Concept and Functional Structure of a Service Robot

In this paper, we present a concept of service robot and a framework for its functional specification and implementation. The present discussion is grounded in Newells system levels hierarchy which suggests organizing robotics research in three different layers, corresponding to Marrs computational, algorithmic and implementation levels, as follows: (1) the service robot proper, which is the subject of the present paper, (2) perception and action algorithms, and (3) the systems programming level. The concept of a service robot is articulated in practice through the introduction of a conceptual model for particular service robots; this consists of the specification of a set of basic robotic behaviours and a number of mechanisms for assembling such behaviours during the execution of complex tasks. The model involves an explicit representation of the task structure, allowing for deliberative reasoning and task management. The model also permits distinguishing between a robots competence and performance, along the lines of Chomskys corresponding distinction. We illustrate how this model can be realized in practice with two composition modes that we call static and dynamic; these are illustrated with the Restaurant Test and the General Purpose Service Robot Test of the RoboCup@Home competition, respectively. The present framework and methodology has been implemented in the robot Golem-II+, which is also described. The paper is concluded with an overall reflection upon the present concept of a service robot and its associated functional specifications, and the potential impact of such a conceptual model in the study, development and application of service robots in general.

Integration of the Multi-DOA Estimation Functionality to Human-Robot Interaction

Sound source localization is important in human interaction, such as in locating the origin of long-distance calls or facing other humans while in a conversation. It is of interest to apply such functionality to the core of human-robot interaction (HRI) and investigate its benefits, if any. In this paper, we propose three strategies for how to integrate the functionality of multiple directions-of-arrival (multi-DOA) estimation with a common scenario, in which the robot acts as a waiter while applying audio source localization. The proposed strategies are: a) the robot locates calls from users at a relatively long distance; b) the robot faces the user when taking the order; and c) the robot announces whether the acoustic environment is not conducive to understanding a speech command (mainly where more than one user speaks at once). It was seen that users react favourably to the functionality, and that it even has a noticeable influence on the success of the interaction.

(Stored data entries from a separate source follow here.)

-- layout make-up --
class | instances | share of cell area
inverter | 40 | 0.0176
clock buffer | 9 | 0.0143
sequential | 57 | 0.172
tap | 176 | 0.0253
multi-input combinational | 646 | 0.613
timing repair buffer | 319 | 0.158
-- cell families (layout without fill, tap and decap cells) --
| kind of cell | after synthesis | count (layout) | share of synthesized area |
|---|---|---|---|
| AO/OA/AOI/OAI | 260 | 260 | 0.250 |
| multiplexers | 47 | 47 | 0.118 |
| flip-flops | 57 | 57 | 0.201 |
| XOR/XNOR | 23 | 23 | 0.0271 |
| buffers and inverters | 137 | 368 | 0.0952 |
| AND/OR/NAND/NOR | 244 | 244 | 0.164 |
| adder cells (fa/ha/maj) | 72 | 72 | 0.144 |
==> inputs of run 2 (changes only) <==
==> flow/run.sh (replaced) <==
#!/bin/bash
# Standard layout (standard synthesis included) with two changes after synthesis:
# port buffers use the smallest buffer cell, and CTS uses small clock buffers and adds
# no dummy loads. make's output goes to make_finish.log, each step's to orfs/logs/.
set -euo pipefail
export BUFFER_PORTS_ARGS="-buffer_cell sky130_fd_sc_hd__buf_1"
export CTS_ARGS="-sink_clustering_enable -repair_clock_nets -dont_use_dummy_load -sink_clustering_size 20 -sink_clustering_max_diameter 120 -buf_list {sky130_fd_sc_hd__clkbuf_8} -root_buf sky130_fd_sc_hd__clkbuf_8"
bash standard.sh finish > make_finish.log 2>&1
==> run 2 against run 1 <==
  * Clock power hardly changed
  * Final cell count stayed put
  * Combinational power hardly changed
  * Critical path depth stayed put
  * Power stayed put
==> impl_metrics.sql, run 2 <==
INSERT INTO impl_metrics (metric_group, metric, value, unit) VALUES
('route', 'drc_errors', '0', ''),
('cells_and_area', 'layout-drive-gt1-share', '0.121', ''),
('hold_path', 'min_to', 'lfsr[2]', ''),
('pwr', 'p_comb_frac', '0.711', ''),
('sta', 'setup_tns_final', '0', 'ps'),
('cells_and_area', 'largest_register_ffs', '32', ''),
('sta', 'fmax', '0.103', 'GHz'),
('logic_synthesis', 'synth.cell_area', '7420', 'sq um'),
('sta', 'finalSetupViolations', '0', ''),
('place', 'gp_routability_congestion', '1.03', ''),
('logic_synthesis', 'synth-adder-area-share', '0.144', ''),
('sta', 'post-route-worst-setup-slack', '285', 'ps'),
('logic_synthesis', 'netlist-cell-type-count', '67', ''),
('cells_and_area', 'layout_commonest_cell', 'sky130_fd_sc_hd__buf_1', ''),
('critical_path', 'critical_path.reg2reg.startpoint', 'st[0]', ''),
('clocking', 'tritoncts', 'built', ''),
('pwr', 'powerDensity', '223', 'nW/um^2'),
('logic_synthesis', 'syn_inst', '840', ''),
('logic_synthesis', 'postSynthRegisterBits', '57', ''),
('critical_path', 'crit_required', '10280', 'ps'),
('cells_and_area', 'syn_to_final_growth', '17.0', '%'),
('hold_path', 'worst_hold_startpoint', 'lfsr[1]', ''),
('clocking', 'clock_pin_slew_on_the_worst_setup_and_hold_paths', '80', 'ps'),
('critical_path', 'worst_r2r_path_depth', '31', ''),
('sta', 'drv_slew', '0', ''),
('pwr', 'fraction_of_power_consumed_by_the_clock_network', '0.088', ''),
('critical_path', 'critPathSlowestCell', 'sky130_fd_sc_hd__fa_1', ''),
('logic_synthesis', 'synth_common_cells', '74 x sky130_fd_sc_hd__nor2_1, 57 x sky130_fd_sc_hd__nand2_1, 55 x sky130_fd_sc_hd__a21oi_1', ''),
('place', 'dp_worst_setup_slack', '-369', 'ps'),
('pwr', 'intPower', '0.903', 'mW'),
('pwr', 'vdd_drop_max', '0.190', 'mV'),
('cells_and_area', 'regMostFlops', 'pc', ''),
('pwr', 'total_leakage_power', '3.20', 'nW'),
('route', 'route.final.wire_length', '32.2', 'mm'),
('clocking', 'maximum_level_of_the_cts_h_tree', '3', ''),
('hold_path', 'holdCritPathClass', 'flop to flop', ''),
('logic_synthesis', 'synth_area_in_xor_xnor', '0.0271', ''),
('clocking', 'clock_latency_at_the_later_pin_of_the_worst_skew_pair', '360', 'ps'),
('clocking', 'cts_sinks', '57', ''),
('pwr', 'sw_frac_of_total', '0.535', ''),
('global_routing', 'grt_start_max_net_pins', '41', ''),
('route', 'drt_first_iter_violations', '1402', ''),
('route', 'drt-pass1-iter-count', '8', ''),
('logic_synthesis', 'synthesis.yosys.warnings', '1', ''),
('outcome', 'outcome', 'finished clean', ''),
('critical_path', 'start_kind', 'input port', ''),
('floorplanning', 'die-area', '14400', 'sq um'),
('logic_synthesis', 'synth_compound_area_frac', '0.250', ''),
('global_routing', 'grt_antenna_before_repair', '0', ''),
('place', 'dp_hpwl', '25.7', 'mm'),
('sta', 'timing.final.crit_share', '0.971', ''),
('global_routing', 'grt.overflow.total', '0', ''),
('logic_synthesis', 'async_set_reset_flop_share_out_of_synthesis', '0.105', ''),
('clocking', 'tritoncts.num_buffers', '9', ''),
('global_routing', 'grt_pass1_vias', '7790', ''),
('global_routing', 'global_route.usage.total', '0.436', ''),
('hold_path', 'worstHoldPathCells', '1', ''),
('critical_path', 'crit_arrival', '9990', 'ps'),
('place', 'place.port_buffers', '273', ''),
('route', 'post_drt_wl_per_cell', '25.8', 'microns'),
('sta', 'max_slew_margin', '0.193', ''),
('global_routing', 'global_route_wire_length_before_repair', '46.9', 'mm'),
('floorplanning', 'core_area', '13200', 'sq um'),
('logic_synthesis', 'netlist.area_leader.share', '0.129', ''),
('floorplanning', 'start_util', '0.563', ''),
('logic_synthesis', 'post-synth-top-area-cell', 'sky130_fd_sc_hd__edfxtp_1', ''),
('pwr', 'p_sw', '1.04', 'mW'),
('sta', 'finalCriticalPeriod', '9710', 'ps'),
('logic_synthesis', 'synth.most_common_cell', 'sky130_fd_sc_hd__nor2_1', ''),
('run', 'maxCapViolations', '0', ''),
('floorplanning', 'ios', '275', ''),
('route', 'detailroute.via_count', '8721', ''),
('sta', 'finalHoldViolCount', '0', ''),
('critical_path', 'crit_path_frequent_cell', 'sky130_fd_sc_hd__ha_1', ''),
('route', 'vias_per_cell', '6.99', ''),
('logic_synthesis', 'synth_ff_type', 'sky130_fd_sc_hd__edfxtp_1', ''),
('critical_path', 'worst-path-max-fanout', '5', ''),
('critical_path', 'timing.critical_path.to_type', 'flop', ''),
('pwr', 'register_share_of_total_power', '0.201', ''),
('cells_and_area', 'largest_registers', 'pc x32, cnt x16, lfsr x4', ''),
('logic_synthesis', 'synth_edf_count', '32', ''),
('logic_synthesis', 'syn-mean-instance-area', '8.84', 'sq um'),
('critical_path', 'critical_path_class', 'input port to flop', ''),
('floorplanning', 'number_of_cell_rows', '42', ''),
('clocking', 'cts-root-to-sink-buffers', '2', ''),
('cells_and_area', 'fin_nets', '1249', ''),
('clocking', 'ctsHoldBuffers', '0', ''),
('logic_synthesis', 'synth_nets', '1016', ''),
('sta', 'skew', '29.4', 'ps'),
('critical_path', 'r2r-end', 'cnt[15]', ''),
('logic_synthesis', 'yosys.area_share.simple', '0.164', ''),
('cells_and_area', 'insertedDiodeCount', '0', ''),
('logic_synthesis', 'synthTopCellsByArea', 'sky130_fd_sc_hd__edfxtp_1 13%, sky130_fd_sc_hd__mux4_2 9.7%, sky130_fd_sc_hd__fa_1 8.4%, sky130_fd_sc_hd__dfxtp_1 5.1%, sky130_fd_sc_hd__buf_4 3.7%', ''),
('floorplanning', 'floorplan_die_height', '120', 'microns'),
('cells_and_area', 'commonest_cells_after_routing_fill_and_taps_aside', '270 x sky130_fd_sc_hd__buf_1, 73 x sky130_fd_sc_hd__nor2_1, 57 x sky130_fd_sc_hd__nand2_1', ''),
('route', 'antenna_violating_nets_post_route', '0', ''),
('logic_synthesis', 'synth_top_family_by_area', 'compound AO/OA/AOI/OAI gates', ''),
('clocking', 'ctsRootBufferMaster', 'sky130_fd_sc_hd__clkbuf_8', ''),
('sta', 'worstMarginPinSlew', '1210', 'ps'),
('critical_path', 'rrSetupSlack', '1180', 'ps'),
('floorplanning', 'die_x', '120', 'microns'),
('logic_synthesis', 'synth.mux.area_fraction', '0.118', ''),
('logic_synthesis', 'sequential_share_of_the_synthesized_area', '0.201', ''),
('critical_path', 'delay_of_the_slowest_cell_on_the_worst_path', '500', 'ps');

On Indexicality, Direction of Arrival of Sound Sources, and Human-Robot Interaction

We present the use of direction of arrival (DOA) of sound sources as an index during the interaction between humans and service robots. These indices follow the notion defined by the theory of interpretation of signs by Peirce. This notion establishes a strong physical relation between signs (DOAs) and objects being signified in specific contexts. With this in mind, we have modeled the call at a distance to a robot as indexical in nature. These indices can be later interpreted as the position of the user and the user herself/himself. The relation between the call and the emitter is formalized in our framework of development of service robots based on the SitLog programming language. In particular, we create a set of behaviours based on direction of arrival information to be used in the programming of tasks for service robots. Based on these behaviours, we have implemented four tasks which heavily rely on them: following a person, taking attendance of a class, playing Marco-Polo, and acting as a waiter in a restaurant.